Start of Available data
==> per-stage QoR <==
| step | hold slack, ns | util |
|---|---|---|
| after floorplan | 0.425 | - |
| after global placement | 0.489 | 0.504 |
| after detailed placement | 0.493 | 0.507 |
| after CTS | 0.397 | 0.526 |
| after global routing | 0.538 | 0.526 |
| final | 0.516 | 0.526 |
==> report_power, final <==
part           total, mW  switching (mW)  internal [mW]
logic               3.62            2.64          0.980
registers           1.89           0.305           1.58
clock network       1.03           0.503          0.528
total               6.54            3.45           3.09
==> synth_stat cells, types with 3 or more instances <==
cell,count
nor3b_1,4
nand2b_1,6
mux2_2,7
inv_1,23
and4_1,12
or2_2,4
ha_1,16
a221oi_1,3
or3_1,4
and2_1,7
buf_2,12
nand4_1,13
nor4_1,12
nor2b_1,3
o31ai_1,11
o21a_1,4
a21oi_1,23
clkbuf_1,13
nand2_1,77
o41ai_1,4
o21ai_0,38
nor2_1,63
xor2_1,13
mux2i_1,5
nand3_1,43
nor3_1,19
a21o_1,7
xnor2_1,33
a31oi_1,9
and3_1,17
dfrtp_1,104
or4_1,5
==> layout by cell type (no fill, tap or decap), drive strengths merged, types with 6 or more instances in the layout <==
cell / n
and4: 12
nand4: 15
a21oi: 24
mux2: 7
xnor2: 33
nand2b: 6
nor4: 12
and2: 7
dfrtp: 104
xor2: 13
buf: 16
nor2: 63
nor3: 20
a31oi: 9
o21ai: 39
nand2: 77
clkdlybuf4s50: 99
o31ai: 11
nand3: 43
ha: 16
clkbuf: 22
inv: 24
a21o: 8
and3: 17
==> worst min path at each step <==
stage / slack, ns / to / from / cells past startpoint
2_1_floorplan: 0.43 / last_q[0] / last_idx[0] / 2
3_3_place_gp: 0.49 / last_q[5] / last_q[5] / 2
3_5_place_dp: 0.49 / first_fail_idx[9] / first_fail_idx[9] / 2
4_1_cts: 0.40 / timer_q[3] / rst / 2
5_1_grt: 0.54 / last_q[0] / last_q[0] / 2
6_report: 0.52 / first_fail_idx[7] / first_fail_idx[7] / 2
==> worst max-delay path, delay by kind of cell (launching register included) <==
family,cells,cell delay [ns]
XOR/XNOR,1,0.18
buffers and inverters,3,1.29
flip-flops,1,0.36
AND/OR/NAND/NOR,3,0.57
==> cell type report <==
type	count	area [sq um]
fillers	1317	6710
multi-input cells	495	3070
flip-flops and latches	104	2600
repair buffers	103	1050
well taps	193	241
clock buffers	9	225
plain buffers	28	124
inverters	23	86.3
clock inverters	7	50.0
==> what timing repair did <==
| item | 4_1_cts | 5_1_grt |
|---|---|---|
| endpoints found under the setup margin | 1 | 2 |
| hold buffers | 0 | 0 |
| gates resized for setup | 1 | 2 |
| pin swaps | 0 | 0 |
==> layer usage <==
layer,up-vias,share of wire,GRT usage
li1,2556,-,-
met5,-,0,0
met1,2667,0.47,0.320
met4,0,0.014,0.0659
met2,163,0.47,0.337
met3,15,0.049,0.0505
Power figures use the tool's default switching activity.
## config.mk

```make
export PLATFORM = sky130hd
export DESIGN_NAME = id_ex_stage_flat
export DESIGN_NICKNAME = d
export VERILOG_FILES = /design/src/rtl/id_ex_stage_pkg.sv /design/src/rtl/id_ex_stage_if.sv /design/src/rtl/id_ex_stage_alu_ctl_decode.sv /design/src/rtl/id_ex_stage.sv /design/src/flat_wrapper.sv
export SDC_FILE = /design/constraint.sdc
export NUM_CORES = 1
export LEC_CHECK = 0
export CORE_MARGIN = 2
export CORE_UTILIZATION = 40
export DETAILED_ROUTE_END_ITERATION = 10
export PLACE_DENSITY = 0.77
export REMOVE_ABC_BUFFERS = 1
export SYNTH_ARGS = -nofsm -noshare
export SYNTH_HDL_FRONTEND = slang
export SYNTH_SLANG_ARGS = --single-unit
```

## constraint.sdc

```tcl
create_clock -name clk -period 3.05 [get_ports clk]
set_clock_uncertainty 0.2 [all_clocks]
set_input_delay 0.61 -clock clk [delete_from_list [all_inputs] [get_ports clk]]
set_output_delay 0.61 -clock clk [all_outputs]
set_load 0.01 [all_outputs]
```
[src/rtl/sensor_request_hub_pkg.sv]
// Command/response codes and FSM states shared by the sensor request hub.
package sensor_pkg;

   localparam logic [7:0] CMD_STATUS    = 8'h00;
   localparam logic [7:0] CMD_TEMP      = 8'h01;
   localparam logic [7:0] CMD_HUM       = 8'h02;
   localparam logic [7:0] CMD_LOOP_TEMP = 8'h03;
   localparam logic [7:0] CMD_LOOP_HUM  = 8'h04;
   localparam logic [7:0] CMD_STOP_TEMP = 8'h05;
   localparam logic [7:0] CMD_STOP_HUM  = 8'h06;

   localparam logic [7:0] RSP_OK       = 8'h07;
   localparam logic [7:0] RSP_HUM      = 8'h08;
   localparam logic [7:0] RSP_TEMP     = 8'h09;
   localparam logic [7:0] RSP_STOPPED  = 8'h0A;
   localparam logic [7:0] RSP_FAIL     = 8'h1F;
   localparam logic [7:0] RSP_UNKNOWN  = 8'h45;
   localparam logic [7:0] RSP_NO_LOOP  = 8'hAA;
   localparam logic [7:0] RSP_BAD_ADDR = 8'hEA;
   localparam logic [7:0] RSP_IN_LOOP  = 8'hFF;

   typedef enum logic [1:0] {
      ST_IDLE,
      ST_READ,
      ST_LOOP_READ,
      ST_LOOP_WAIT
   } hub_state_e;

   function automatic logic isStopCmd(input logic [7:0] cmd);
      return (cmd == CMD_STOP_TEMP) || (cmd == CMD_STOP_HUM);
   endfunction

endpackage

[src/rtl/sensor_request_hub_if.sv]
// Request/response bus between the UART command decoder and the sensor hub.
interface sensor_request_hub_if;

   logic       enable;
   logic [7:0] request_command;
   logic [7:0] request_address;
   logic       ready;
   logic       response_valid;
   logic [7:0] response_command;
   logic [7:0] response_value;

   modport master (
      output enable, request_command, request_address,
      input  ready, response_valid, response_command, response_value
   );

   modport slave (
      input  enable, request_command, request_address,
      output ready, response_valid, response_command, response_value
   );

endinterface

[src/rtl/sensor_request_hub_frame_check.sv]
// Splits a 40-bit DHT11 frame and validates its additive checksum byte.
module sensor_frame_check (
   input  logic [39:0] frame,
   output logic        checksum_ok,
   output logic [7:0]  temp_int,
   output logic [7:0]  hum_int
);

   logic [7:0] byteSum;

   // Byte order is hum_int, hum_dec, temp_int, temp_dec, checksum (LSB).
   assign byteSum     = frame[39:32] + frame[31:24] + frame[23:16] + frame[15:8];
   assign checksum_ok = (byteSum == frame[7:0]);
   assign temp_int    = frame[23:16];
   assign hum_int     = frame[39:32];

endmodule

[src/rtl/sensor_request_hub.sv]
// Accepts requests for one of NUM_SENSORS channels, runs one-shot or periodic
// reads with a timeout, and reports each outcome as a one-cycle response.
module sensor_request_hub
   import sensor_pkg::*;
#(
   parameter int NUM_SENSORS        = 4,
   parameter int POLL_PERIOD_CYCLES = 100000000,
   parameter int TIMEOUT_CYCLES     = 50000000,
   parameter int CNT_W              = 27
) (
   input  logic                      clock,
   input  logic                      reset,
   sensor_request_hub_if.slave       req,
   output logic [NUM_SENSORS-1:0]    sensor_enable,
   input  logic [40*NUM_SENSORS-1:0] sensor_data,
   input  logic [NUM_SENSORS-1:0]    sensor_error,
   input  logic [NUM_SENSORS-1:0]    sensor_done
);

   localparam int AW = (NUM_SENSORS > 1) ? $clog2(NUM_SENSORS) : 1;
   localparam logic [CNT_W-1:0] TIMEOUT_LAST = CNT_W'(TIMEOUT_CYCLES - 1);
   localparam logic [CNT_W-1:0] POLL_LAST    = CNT_W'(POLL_PERIOD_CYCLES - 1);

   hub_state_e       state_q, state_d;
   logic [CNT_W-1:0] cnt_q, cnt_d;
   logic [AW-1:0]    addr_q, addr_d;
   logic [7:0]       cmd_q, cmd_d;
   logic             rspValid_q, rspValid_d;
   logic [15:0]      rsp_q, rsp_d;

   logic [39:0] frames [NUM_SENSORS];
   logic        chDone, chError, checksumOk, frameGood, busy;
   logic [7:0]  tempInt, humInt;

   for (genvar i = 0; i < NUM_SENSORS; i++) begin : g_frames
      assign frames[i] = sensor_data[40*i +: 40];
   end

   sensor_frame_check u_frameCheck (
      .frame      (frames[addr_q]),
      .checksum_ok(checksumOk),
      .temp_int   (tempInt),
      .hum_int    (humInt)
   );

   assign chDone    = sensor_done[addr_q];
   assign chError   = sensor_error[addr_q];
   assign frameGood = chDone && !chError && checksumOk;
   assign busy      = (state_q == ST_READ) || (state_q == ST_LOOP_READ);

   assign sensor_enable        = busy ? (NUM_SENSORS'(1) << addr_q) : '0;
   assign req.ready            = (state_q == ST_IDLE) || (state_q == ST_LOOP_WAIT);
   assign req.response_valid   = rspValid_q;
   assign req.response_command = rsp_q[15:8];
   assign req.response_value   = rsp_q[7:0];

   always_comb begin
      state_d    = state_q;
      cnt_d      = cnt_q + 1'b1;
      addr_d     = addr_q;
      cmd_d      = cmd_q;
      rspValid_d = 1'b0;
      rsp_d      = rsp_q;
      case (state_q)
         ST_IDLE: begin
            cnt_d = '0;
            if (req.enable) begin
               if (req.request_address >= 8'(NUM_SENSORS)) begin
                  rspValid_d = 1'b1;
                  rsp_d      = {RSP_BAD_ADDR, RSP_BAD_ADDR};
               end else if (isStopCmd(req.request_command)) begin
                  rspValid_d = 1'b1;
                  rsp_d      = {RSP_NO_LOOP, RSP_NO_LOOP};
               end else if (req.request_command > CMD_STOP_HUM) begin
                  rspValid_d = 1'b1;
                  rsp_d      = {RSP_UNKNOWN, RSP_UNKNOWN};
               end else begin
                  addr_d  = req.request_address[AW-1:0];
                  cmd_d   = req.request_command;
                  state_d = (req.request_command <= CMD_HUM) ? ST_READ : ST_LOOP_READ;
               end
            end
         end
         ST_READ, ST_LOOP_READ: begin
            if (chDone || (cnt_q == TIMEOUT_LAST)) begin
               rspValid_d = 1'b1;
               cnt_d      = '0;
               state_d    = (state_q == ST_READ) ? ST_IDLE : ST_LOOP_WAIT;
               if (!frameGood)
                  rsp_d = {RSP_FAIL, RSP_FAIL};
               else if (cmd_q == CMD_STATUS)
                  rsp_d = {RSP_OK, RSP_OK};
               else if ((cmd_q == CMD_TEMP) || (cmd_q == CMD_LOOP_TEMP))
                  rsp_d = {RSP_TEMP, tempInt};
               else
                  rsp_d = {RSP_HUM, humInt};
            end
         end
         ST_LOOP_WAIT: begin
            if (req.enable) begin
               rspValid_d = 1'b1;
               if (isStopCmd(req.request_command)) begin
                  rsp_d   = {RSP_STOPPED, 8'h00};
                  state_d = ST_IDLE;
                  cnt_d   = '0;
                  cmd_d   = CMD_STATUS;
                  addr_d  = '0;
               end else begin
                  rsp_d = {RSP_IN_LOOP, RSP_IN_LOOP};
                  // A request on the expiry edge holds the counter so expiry fires next cycle.
                  if (cnt_q == POLL_LAST)
                     cnt_d = cnt_q;
               end
            end else if (cnt_q == POLL_LAST) begin
               state_d = ST_LOOP_READ;
               cnt_d   = '0;
            end
         end
         default: state_d = ST_IDLE;
      endcase
   end

   always_ff @(posedge clock) begin
      if (reset) begin
         state_q    <= ST_IDLE;
         cnt_q      <= '0;
         addr_q     <= '0;
         cmd_q      <= CMD_STATUS;
         rspValid_q <= 1'b0;
         rsp_q      <= '0;
      end else begin
         state_q    <= state_d;
         cnt_q      <= cnt_d;
         addr_q     <= addr_d;
         cmd_q      <= cmd_d;
         rspValid_q <= rspValid_d;
         rsp_q      <= rsp_d;
      end
   end

endmodule

[src/flat_wrapper.sv]
// flat-port wrapper written by rule: the top's interface ports become plain ports
module sensor_request_hub_flat import sensor_pkg::*;
#(
   parameter int NUM_SENSORS        = 4,
   parameter int POLL_PERIOD_CYCLES = 100000000,
   parameter int TIMEOUT_CYCLES     = 50000000,
   parameter int CNT_W              = 27
)
  (clock, reset, sensor_enable, sensor_data, sensor_error, sensor_done, req_enable, req_request_command, req_request_address, req_ready, req_response_valid, req_response_command, req_response_value);
  sensor_request_hub_if req_i ();
  input  logic clock;
  input  logic reset;
  output logic [NUM_SENSORS-1:0] sensor_enable;
  input  logic [40*NUM_SENSORS-1:0] sensor_data;
  input  logic [NUM_SENSORS-1:0] sensor_error;
  input  logic [NUM_SENSORS-1:0] sensor_done;
  input wire logic [$bits(req_i.enable)-1:0] req_enable;
  input wire logic [$bits(req_i.request_command)-1:0] req_request_command;
  input wire logic [$bits(req_i.request_address)-1:0] req_request_address;
  output wire logic [$bits(req_i.ready)-1:0] req_ready;
  output wire logic [$bits(req_i.response_valid)-1:0] req_response_valid;
  output wire logic [$bits(req_i.response_command)-1:0] req_response_command;
  output wire logic [$bits(req_i.response_value)-1:0] req_response_value;
  assign req_i.enable = req_enable;
  assign req_i.request_command = req_request_command;
  assign req_i.request_address = req_request_address;
  assign req_ready = req_i.ready;
  assign req_response_valid = req_i.response_valid;
  assign req_response_command = req_i.response_command;
  assign req_response_value = req_i.response_value;
  sensor_request_hub #(.NUM_SENSORS(NUM_SENSORS), .POLL_PERIOD_CYCLES(POLL_PERIOD_CYCLES), .TIMEOUT_CYCLES(TIMEOUT_CYCLES), .CNT_W(CNT_W)) u_core (.clock(clock), .reset(reset), .req(req_i), .sensor_enable(sensor_enable), .sensor_data(sensor_data), .sensor_error(sensor_error), .sensor_done(sensor_done));
endmodule
[config.mk]
export PLATFORM = sky130hd
export DESIGN_NAME = sensor_request_hub_flat
export DESIGN_NICKNAME = d
export VERILOG_FILES = /design/src/rtl/sensor_request_hub_pkg.sv /design/src/rtl/sensor_request_hub_if.sv /design/src/rtl/sensor_request_hub_frame_check.sv /design/src/rtl/sensor_request_hub.sv /design/src/flat_wrapper.sv
export SDC_FILE = /design/constraint.sdc
export NUM_CORES = 1
export LEC_CHECK = 0
export BUFFER_PORTS_ARGS = -buffer_cell sky130_fd_sc_hd__buf_2
export CORE_MARGIN = 1.5
export CORE_UTILIZATION = 50
export CTS_BUF_LIST = sky130_fd_sc_hd__clkbuf_2 sky130_fd_sc_hd__clkbuf_4 sky130_fd_sc_hd__clkbuf_8
export DETAILED_ROUTE_END_ITERATION = 8
export PLACE_DENSITY = 0.84
export SYNTH_ARGS = -nofsm -noshare
export SYNTH_HDL_FRONTEND = slang
export SYNTH_SLANG_ARGS = --single-unit
[constraint.sdc]
create_clock -name clock -period 7.4 [get_ports clock]
set_clock_uncertainty 0.1 [all_clocks]
set_input_delay 0.74 -clock clock [delete_from_list [all_inputs] [get_ports clock]]
set_output_delay 0.74 -clock clock [all_outputs]
set_load 0.01 [all_outputs]
==> results.py <==
metrics = {
    "timing": {
        "finalSetupViolations": 0,
        "slew_headroom_pct": 42.7,
        "tns_ns": 0,
        "fmax_mhz": 199,
        "drv_slew": 0,
        "period_share_pct": 67.8,
        "worst_pin_slew_ns": 0.851,
        "rsz0062_at_grt": "no",
        "hold_viol": 0,
        "period_needed_ns": 5.02,
    },
    "floorplan": {
        "start_util_pct": 51.3,
        "die_y_um": 99.9,
        "dieArea_mm2": 0.00997,
        "io_pins": 209,
        "die_w_um": 99.9,
        "fp-row-count": 35,
        "core-area_mm2": 0.00915,
    },
    "yosys": {
        "async_flop_share_pct": 0,
        "synthSimpleGateAreaFrac_pct": 20.3,
        "synth-compound-area-share_pct": 11.0,
        "ys_seq_area_share_pct": 23.5,
        "synth_top_area_share_pct": 23.5,
        "synth.mux.area_fraction_pct": 21.8,
        "synth_fa_ha_area_share_pct": 9.18,
        "syn_avg_cell_area_um2": 9.29,
        "syn_nets": 718,
        "synth_cell_types": 65,
        "synth_xor_area_share_pct": 7.95,
        "netlist_area_mm2": 0.00469,
        "ys_ff_latch": 55,
        "synth.most_common_cell": "nor2_1",
        "synth.area.top_cells": "dfxtp_1, mux4_2, mux4_1",
        "synth-edff-count": 0,
        "yosysWarnings": 0,
        "syn_inst": 505,
        "synthTopCellsByCount": "nor2_1, dfxtp_1, inv_1",
        "synth-main-ff-cell": "dfxtp_1",
        "yosysTopAreaCell": "dfxtp_1",
        "synth_top_family_by_area": "multiplexers",
    },
    "setup_path": {
        "critPathBufInv": 3,
        "rr_startpoint": "u_core.addr_q[0]",
        "ff2ff_path_depth": 14,
        "worstPathArrival_ns": 5.14,
        "criticalPathCategory": "reg2reg",
        "crit_fanout": 27,
        "crit_path_max_incr_delay_ns": 0.73,
        "rrSetupSlack_ns": 2.38,
        "critical_path.reg2reg.endpoint": "u_core.rsp_q[0]",
        "cp_slowest_cell": "dfxtp_2",
        "path_cells": "buf_4 > mux4_2 > inv_1 > fa_1 > fa_1 > inv_1 > ha_1 > a21o_1 > a21oi_1 > xnor2_1 > nor4b_2 > nand3_2 > or3_1 > o221a_2",
        "crit_required_ns": 7.52,
        "startpoint_type": "flip-flop",
        "end_kind": "flip-flop",
        "cp-startpoint": "u_core.addr_q[0]",
        "cp_top_family": "adder cells",
    },
    "clocking": {
        "postCtsHoldBufs": 0,
        "htreeDepth": 2,
        "cts_sinks": 55,
        "root_buffer": "clkbuf_8",
        "cts_setup_buffers": 0,
        "clk_latency_ns": 0.32,
        "clk_pin_slew_ns": 0.10,
        "cts_max_path_buffers": 2,
        "ctsResizeCount": 0,
        "cts_tree": "yes",
        "cts_buffers": 5,
    },
    "global_route": {
        "grt_pass1_vias": 4750,
        "globalRouteOverflowTotal": 0,
        "antenna_found_initial": 0,
        "grt_max_degree": 40,
        "grt_pass1_wl_um": 23000,
        "grtUsageTotal_pct": 29.5,
    },
    "placement": {
        "finalWeightedCongestion": 0.929,
        "post-dp-hpwl_um": 12100,
        "portBuffers": 208,
    },
    "min_path": {
        "worst_hold_path.num_cells": 2,
        "holdCritStartpoint": "u_core.rsp_q[14]",
        "min_to": "u_core.rsp_q[14]",
        "hp-class": "reg2reg",
    },
    "detailed_routing": {
        "via_count": 4738,
        "vias_per_cell": 5.83,
        "wl_per_cell_um": 17.8,
        "wl_um": 14400,
        "first_pass_iters": 5,
        "final_antenna_net_count": 0,
        "drcViolationCount": 0,
        "first_iter_violations": 305,
    },
    "layout": {
        "diodes": 0,
        "fin_nets": 914,
        "final_util_pct": 64.2,
        "area_delta_synth_final_pct": 25.3,
        "drive_gt1_share_pct": 36.5,
    },
    "job": {
        "cap_viol_max_count": 0,
    },
    "power": {
        "power.total_mw": 0.796,
        "leakagePower_nw": 2.51,
        "irDropWorstVdd_v": 0.0000881,
        "power.density_mw_per_mm2": 135,
    },
    "outcome": {
        "run_status": "finished clean",
    },
}
-- metrics by stage --
step	hold slack, ns	worst slack [ns]	area, µm²	cells
after global placement	0.342	2.49	5780	805
after detailed placement	0.347	2.36	5780	805
after floorplan	0.331	2.00	4690	505
final	0.370	2.38	5880	813
after CTS	0.372	2.36	5880	813
after global routing	0.393	1.99	5880	813
-- flip-flops by register name (all words and copies together) (netlist names) --
signal / flops
u_core.cnt_q: 27
u_core.state_q: 2
u_core.rsp_q: 15
u_core.req.response_valid: 1
u_core.cmd_q: 8
u_core.addr_q: 2
-- final cells by class --
type	instances	area, µm²
clock buffer	6	76.3
clock inverter	2	17.5
fill	775	3280
inverter	49	184
multi-input combinational	379	3290
sequential	55	1100
tap	111	139
timing repair buffer	211	1060
-- worst reg2reg max path, cell delays in order (launching register included) --
cell     delay, ns
dfxtp_2       0.73
buf_4         0.50
mux4_2        0.56
inv_1         0.08
fa_1          0.44
fa_1          0.55
inv_1         0.05
ha_1          0.33
a21o_1        0.19
a21oi_1       0.21
xnor2_1       0.13
nor4b_2       0.28
nand3_2       0.19
or3_1         0.37
o221a_2       0.23
-- layout by cell type, fill, tap and decap left out, types with 3 or more instances in the layout --
cell,synthesis,layout
a21o_1,3,3
a21oi_1,27,27
a31o_2,3,3
a31oi_1,6,6
a41oi_1,3,3
and2_1,7,7
buf_2,7,208
buf_4,1,3
clkbuf_8,0,5
dfxtp_1,55,53
fa_1,14,14
ha_1,12,12
inv_1,48,48
mux2i_1,3,3
mux4_1,18,18
mux4_2,22,22
nand2_1,36,36
nand2b_1,6,6
nand3_1,17,17
nand3b_1,4,4
nand4_1,16,16
nand4b_1,4,4
nor2_1,57,57
nor3_1,9,9
nor4_1,6,6
o21ai_0,22,22
xnor2_1,19,19
xor2_1,21,21
-- routing by layer --
metal / routed length [µm] / vias to the layer above / track usage [%] / share of wire (%)
li1: - / 2229 / - / -
met1: 5710 / 2251 / 36.5 / 40
met2: 7160 / 225 / 51.0 / 50
met3: 1170 / 33 / 6.82 / 8.1
met4: 386 / 0 / 9.53 / 2.7
met5: 0 / - / 0 / 0
-- logic make-up (layout without fill, tap and decap cells) --
logic type	Yosys count	count (layout)
AO/OA/AOI/OAI	83	83
buffers and inverters	71	268
adder cells (fa/ha/maj)	26	26
XOR/XNOR	41	41
flip-flops	55	55
multiplexers	45	45
AND/OR/NAND/NOR	184	184
-- report_power, final --
group | switching, mW | internal, mW
sequential | 0.00833 | 0.310
combinational | 0.155 | 0.146
clock | 0.105 | 0.0720
total | 0.268 | 0.528
-- worst max-delay path by stage --
stage                      endpoint  slack, ns  cells past startpoint
floorplan           u_core.rsp_q[0]       2.00                     19
global placement    u_core.rsp_q[0]       2.49                     14
detailed placement  u_core.rsp_q[0]       2.36                     14
CTS                 u_core.rsp_q[0]       2.36                     14
global route        u_core.rsp_q[2]       1.99                     15
finish              u_core.rsp_q[0]       2.38                     14
Note: power is estimated with default switching activity, not from simulation.
==> src/rtl/hdb3_enc_if.sv <==
// rtl/hdb3_enc_if.sv - NRZ symbol strobe input and HDB3 rail/code output bundle
interface hdb3_enc_if;
   logic       in_valid;
   logic       in_data;
   logic       out_valid;
   logic       hdb3_p;
   logic       hdb3_n;
   logic [1:0] hdb3_code;

   modport master (
      output in_valid, in_data,
      input  out_valid, hdb3_p, hdb3_n, hdb3_code
   );

   modport slave (
      input  in_valid, in_data,
      output out_valid, hdb3_p, hdb3_n, hdb3_code
   );
endinterface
End of Available data
Directions for this task: The required output is every line above from the one with "what timing repair" down to the one with "met3,15,0.049,0.0505", restated word for word, ends included.

Answer box:
==> what timing repair did <==
| item | 4_1_cts | 5_1_grt |
|---|---|---|
| endpoints found under the setup margin | 1 | 2 |
| hold buffers | 0 | 0 |
| gates resized for setup | 1 | 2 |
| pin swaps | 0 | 0 |
==> layer usage <==
layer,up-vias,share of wire,GRT usage
li1,2556,-,-
met5,-,0,0
met1,2667,0.47,0.320
met4,0,0.014,0.0659
met2,163,0.47,0.337
met3,15,0.049,0.0505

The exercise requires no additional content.